I live in Oceana county and do not want to loose lands that I hunt to a change like this as there is no reason for it. These are not little tracts like small GMA's in the southern part of the state. A lot of them are tracks of 2 and 3 thousand acres.


----------



## Itch (Feb 10, 2005)

Hey Multibeard,

Let me start by apologizing. It sounded like I was jumping on you in my first reply. That wasn't my intent. There is a certain level of frustration regarding situations like this when a well-meaning group tries to make change for the better and another just criticizes every move. It's political stuff and I understand you've got nothing to do with that. Sorry if I came across wrong.

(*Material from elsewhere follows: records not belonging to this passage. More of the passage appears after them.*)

File: src/rtl/demux12_stream.sv
// Steers a select-tagged byte stream into two independently buffered valid/ready channels,
// each with a wrapping count of accepted beats.
module demux12_stream
    import demux_pkg::*;
#(
    parameter int unsigned WIDTH = DEF_WIDTH,
    parameter int unsigned DEPTH = DEF_DEPTH,
    parameter int unsigned CNT_W = DEF_CNT_W
) (
    input  logic             clk,
    input  logic             rst,
    input  logic [WIDTH-1:0] A,
    input  logic             S,
    input  logic             in_valid,
    output logic             in_ready,
    output logic [WIDTH-1:0] Y0,
    output logic [WIDTH-1:0] Y1,
    output logic             out_valid0,
    output logic             out_valid1,
    input  logic             out_ready0,
    input  logic             out_ready1,
    output logic [CNT_W-1:0] count0,
    output logic [CNT_W-1:0] count1
);

    logic [1:0]       w_full;
    logic [1:0]       w_empty;
    logic [WIDTH-1:0] w_head0;
    logic [WIDTH-1:0] w_head1;
    logic             w_accept;
    logic             w_push0;
    logic             w_push1;
    logic             w_pop0;
    logic             w_pop1;
    logic [CNT_W-1:0] r_count0;
    logic [CNT_W-1:0] r_count1;

    // Ready looks only at the selected channel's registered full flag, never at out_ready.
    assign in_ready = ~rst & ~w_full[S];
    assign w_accept = in_valid & in_ready;
    assign w_push0  = w_accept & (S == CH0);
    assign w_push1  = w_accept & (S == CH1);

    assign out_valid0 = ~w_empty[0];
    assign out_valid1 = ~w_empty[1];
    assign w_pop0     = out_valid0 & out_ready0;
    assign w_pop1     = out_valid1 & out_ready1;

    assign Y0 = out_valid0 ? w_head0 : '0;
    assign Y1 = out_valid1 ? w_head1 : '0;

    assign count0 = r_count0;
    assign count1 = r_count1;

    demux_fifo #(
        .WIDTH (WIDTH),
        .DEPTH (DEPTH)
    ) u_fifo0 (
        .clk     (clk),
        .rst     (rst),
        .i_push  (w_push0),
        .i_pop   (w_pop0),
        .i_data  (A),
        .o_full  (w_full[0]),
        .o_empty (w_empty[0]),
        .o_head  (w_head0)
    );

    demux_fifo #(
        .WIDTH (WIDTH),
        .DEPTH (DEPTH)
    ) u_fifo1 (
        .clk     (clk),
        .rst     (rst),
        .i_push  (w_push1),
        .i_pop   (w_pop1),
        .i_data  (A),
        .o_full  (w_full[1]),
        .o_empty (w_empty[1]),
        .o_head  (w_head1)
    );

    always_ff @(posedge clk or posedge rst) begin
        if (rst) begin
            r_count0 <= '0;
            r_count1 <= '0;
        end else begin
            if (w_push0) r_count0 <= r_count0 + CNT_W'(1);
            if (w_push1) r_count1 <= r_count1 + CNT_W'(1);
        end
    end

endmodule

File: config.mk
export PLATFORM = sky130hd
export DESIGN_NAME = demux12_stream
export DESIGN_NICKNAME = d
export VERILOG_FILES = /design/src/rtl/demux_pkg.sv /design/src/rtl/demux_fifo.sv /design/src/rtl/demux12_stream.sv
export SDC_FILE = /design/constraint.sdc
export NUM_CORES = 1
export LEC_CHECK = 0
export ABC_CLOCK_PERIOD_IN_PS = 2390
export BUFFER_PORTS_ARGS = -buffer_cell sky130_fd_sc_hd__buf_2
export CORE_MARGIN = 1.5
export CORE_UTILIZATION = 33
export DETAILED_ROUTE_END_ITERATION = 8
export SLEW_MARGIN = 10
export SYNTH_ARGS = -nofsm -noshare
export SYNTH_HDL_FRONTEND = slang
export SYNTH_SLANG_ARGS = --single-unit
File: constraint.sdc
create_clock -name clk -period 2.39 [get_ports clk]
set_input_delay 0.3585 -clock clk [delete_from_list [all_inputs] [get_ports clk]]
set_output_delay 0.3585 -clock clk [all_outputs]
set_load 0.005 [all_outputs]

Here's my understanding: IF the ZZ line were extended, I'm betting that it will be for the Unit ZZ, private-land option only. I would not anticipate that they would include the 234 language in there because, frankly, it doesn't require any change. See what I'm saying? You could extend the ZZ hunt area to those counties. The ZZ hunt is the first two weeks of the season on Private land only. The theory is that some guys were applying for the early season and not drawing. If they have private land, the landowner controls the hunting pressure and they should get a tag if they want one. Thus the ZZ unit was created and the license quota is essentially limitless.

So you could change the ZZ boundary for the ZZ hunt only and leave the 234 language as is, with all the state open except the public units in southern Michigan because, precisely as you said, they're much smaller regions than the public units in your area. As I said, that's my BEST guess as to how they would change that but, again, I haven't heard that talk.

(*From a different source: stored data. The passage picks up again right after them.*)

--- src/rtl/lmc_pkg.sv ---
// Shared opcode constants and FSM state type for the LMC accumulator core.
package lmc_pkg;

  localparam int unsigned OPC_W = 4;

  localparam logic [OPC_W-1:0] OP_HLT = 4'h0;
  localparam logic [OPC_W-1:0] OP_ADD = 4'h1;
  localparam logic [OPC_W-1:0] OP_SUB = 4'h2;
  localparam logic [OPC_W-1:0] OP_STA = 4'h3;
  localparam logic [OPC_W-1:0] OP_LDA = 4'h5;
  localparam logic [OPC_W-1:0] OP_BRA = 4'h6;
  localparam logic [OPC_W-1:0] OP_BRZ = 4'h7;
  localparam logic [OPC_W-1:0] OP_BRP = 4'h8;
  localparam logic [OPC_W-1:0] OP_INP = 4'h9;
  localparam logic [OPC_W-1:0] OP_OUT = 4'hA;

  typedef enum logic [2:0] {
    StIdle,
    StFetch,
    StExec,
    StWaitIn,
    StWaitOut,
    StHalt
  } lmc_state_t;

endpackage

--- src/rtl/lmc_alu.sv ---
// Combinational add/sub and accumulator flags for lmc_core.
// Define LMC_SAT_ARITH_EN for signed saturating ADD/SUB; default wraps modulo 2^DATA_W.
module lmc_alu #(
  parameter int unsigned DATA_W = 8
) (
  input  logic [DATA_W-1:0] acc,
  input  logic [DATA_W-1:0] operand,
  input  logic              op_sub,
  output logic [DATA_W-1:0] result,
  output logic              z,
  output logic              pz
);

`ifdef LMC_SAT_ARITH_EN
  logic [DATA_W:0] acc_ext;
  logic [DATA_W:0] opd_ext;
  logic [DATA_W:0] sum_ext;

  always_comb begin
    acc_ext = {acc[DATA_W-1], acc};
    opd_ext = {operand[DATA_W-1], operand};
    sum_ext = op_sub ? (acc_ext - opd_ext) : (acc_ext + opd_ext);
    // Sign-extended top two bits disagree only on signed overflow.
    if (sum_ext[DATA_W] != sum_ext[DATA_W-1]) begin
      result = sum_ext[DATA_W] ? {1'b1, {(DATA_W-1){1'b0}}} : {1'b0, {(DATA_W-1){1'b1}}};
    end else begin
      result = sum_ext[DATA_W-1:0];
    end
  end
`else
  always_comb begin
    result = op_sub ? (acc - operand) : (acc + operand);
  end
`endif

  assign z  = (acc == '0);
  assign pz = ~acc[DATA_W-1];

endmodule

--- src/rtl/lmc_core.sv ---
// Multi-cycle Harvard accumulator CPU with FETCH/EXEC sequencing and ready/valid I/O.
// Optional LMC_SAT_ARITH_EN (see lmc_alu) selects saturating ADD/SUB.
module lmc_core
  import lmc_pkg::*;
#(
  parameter int unsigned DATA_W = 8,
  parameter int unsigned ADDR_W = 4
) (
  input  logic                    timer555,
  input  logic                    reset_count,
  input  logic                    start,
  input  logic                    prog_we,
  input  logic [ADDR_W-1:0]       prog_addr,
  input  logic [ADDR_W+OPC_W-1:0] prog_data,
  input  logic [DATA_W-1:0]       in_data,
  input  logic                    in_valid,
  output logic                    in_ready,
  output logic [DATA_W-1:0]       out_data,
  output logic                    out_valid,
  input  logic                    out_ready,
  output logic [DATA_W-1:0]       acc_out,
  output logic [ADDR_W-1:0]       pc_out,
  output logic                    z_flag,
  output logic                    pz_flag,
  output logic                    busy,
  output logic                    halted
);

  localparam int unsigned INSTR_W = ADDR_W + OPC_W;
  localparam int unsigned DEPTH   = 2 ** ADDR_W;

  logic [INSTR_W-1:0] prog_mem [DEPTH];
  logic [DATA_W-1:0]  data_mem [DEPTH];

  lmc_state_t         state_q;
  logic [ADDR_W-1:0]  pc_q;
  logic [INSTR_W-1:0] ir_q;
  logic [DATA_W-1:0]  acc_q;
  logic [DATA_W-1:0]  out_data_q;
  logic               out_valid_q;
  logic               in_ready_q;

  logic [OPC_W-1:0]   ir_op;
  logic [ADDR_W-1:0]  ir_addr;
  logic [DATA_W-1:0]  mem_rd;
  logic [DATA_W-1:0]  alu_res;
  logic               z;
  logic               pz;
  logic               stopped;

  assign ir_op   = ir_q[INSTR_W-1 -: OPC_W];
  assign ir_addr = ir_q[ADDR_W-1:0];
  assign mem_rd  = data_mem[ir_addr];
  assign stopped = (state_q == StIdle) || (state_q == StHalt);

  lmc_alu #(
    .DATA_W (DATA_W)
  ) u_alu (
    .acc     (acc_q),
    .operand (mem_rd),
    .op_sub  (ir_op == OP_SUB),
    .result  (alu_res),
    .z       (z),
    .pz      (pz)
  );

  // RAMs have no reset so contents survive reset_count and restarts.
  always_ff @(posedge timer555) begin
    if (!reset_count && stopped && prog_we) begin
      prog_mem[prog_addr] <= prog_data;
    end
  end

  always_ff @(posedge timer555) begin
    if (!reset_count && (state_q == StExec) && (ir_op == OP_STA)) begin
      data_mem[ir_addr] <= acc_q;
    end
  end

  always_ff @(posedge timer555) begin
    if (reset_count) begin
      state_q     <= StIdle;
      pc_q        <= '0;
      ir_q        <= '0;
      acc_q       <= '0;
      out_data_q  <= '0;
      out_valid_q <= 1'b0;
      in_ready_q  <= 1'b0;
    end else begin
      unique case (state_q)
        StIdle, StHalt: begin
          if (start) begin
            pc_q    <= '0;
            acc_q   <= '0;
            state_q <= StFetch;
          end
        end
        StFetch: begin
          ir_q    <= prog_mem[pc_q];
          pc_q    <= pc_q + 1'b1;
          state_q <= StExec;
        end
        StExec: begin
          state_q <= StFetch;
          case (ir_op)
            OP_HLT:         state_q <= StHalt;
            OP_ADD, OP_SUB: acc_q   <= alu_res;
            OP_LDA:         acc_q   <= mem_rd;
            OP_BRA:         pc_q    <= ir_addr;
            OP_BRZ:         if (z) pc_q <= ir_addr;
            OP_BRP:         if (pz) pc_q <= ir_addr;
            OP_INP: begin
              in_ready_q <= 1'b1;
              state_q    <= StWaitIn;
            end
            OP_OUT: begin
              out_data_q  <= acc_q;
              out_valid_q <= 1'b1;
              state_q     <= StWaitOut;
            end
            default: ;
          endcase
        end
        StWaitIn: begin
          if (in_valid) begin
            acc_q      <= in_data;
            in_ready_q <= 1'b0;
            state_q    <= StFetch;
          end
        end
        StWaitOut: begin
          if (out_valid_q && out_ready) begin
            out_valid_q <= 1'b0;
            state_q     <= StFetch;
          end
        end
        default: state_q <= StIdle;
      endcase
    end
  end

  assign in_ready  = in_ready_q;
  assign out_data  = out_data_q;
  assign out_valid = out_valid_q;
  assign acc_out   = acc_q;
  assign pc_out    = pc_q;
  assign z_flag    = z;
  assign pz_flag   = pz;
  assign busy      = (state_q == StFetch) || (state_q == StExec) ||
                     (state_q == StWaitIn) || (state_q == StWaitOut);
  assign halted    = (state_q == StHalt);

endmodule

Did Larry (the DNR guy) specifically say it would change the 234 rules as well? Now that, I would disagree with UNLESS those public areas are seeing an excessive amount of pressure that's decreasing the hunt quality. As wrong as the DNR in many areas, I think they do a great job with the turkeys. The staggered seasons creates a high-quality hunt because it helps control pressure. But I don't hunt those public areas you're talking about so you'd know how they're hit better than me.


----------



## multibeard (Mar 3, 2002)

Itch NO harm done. I can understand there being confusion the way our regulations are written.

The way all the regulations in the state are written it takes a philedelphia lawyer to figure them out. 

If you look at the guarenteed hunt explains that it is only good on private lands in the ZZ hunt area. If they make these two counties part of ZZ, public lands will be closed to use of the 234 permit.

They would have to make a specific exception for Oceana and Newago and I am sure they are not going to do this.

As soon as Larry mentiond this I posed the queston of public lands to him and he said it would close public lands in the 234 hunt.


----------



## Linda G. (Mar 28, 2002)

As I understand it, moving ZZ north would mean that private landowners in northern Michigan and those with permission to hunt private lands would have a two week season to hunt on private lands only. Public lands would NOT be included in the ZZ hunt in northern Michigan. 

As it is written now, I don't believe 234 would be affected in northern Michigan, nor would the early limited quota hunts, if they were continued, however, changes are constant in the DNR and one never knows when they've come up with a new idea that I don't know anything about. All I can tell you is that they have been persistent in the last 10 years in continuing to attempt to open the spring turkey season to over the counter statewide despite every indication from hunters that it's not wanted. 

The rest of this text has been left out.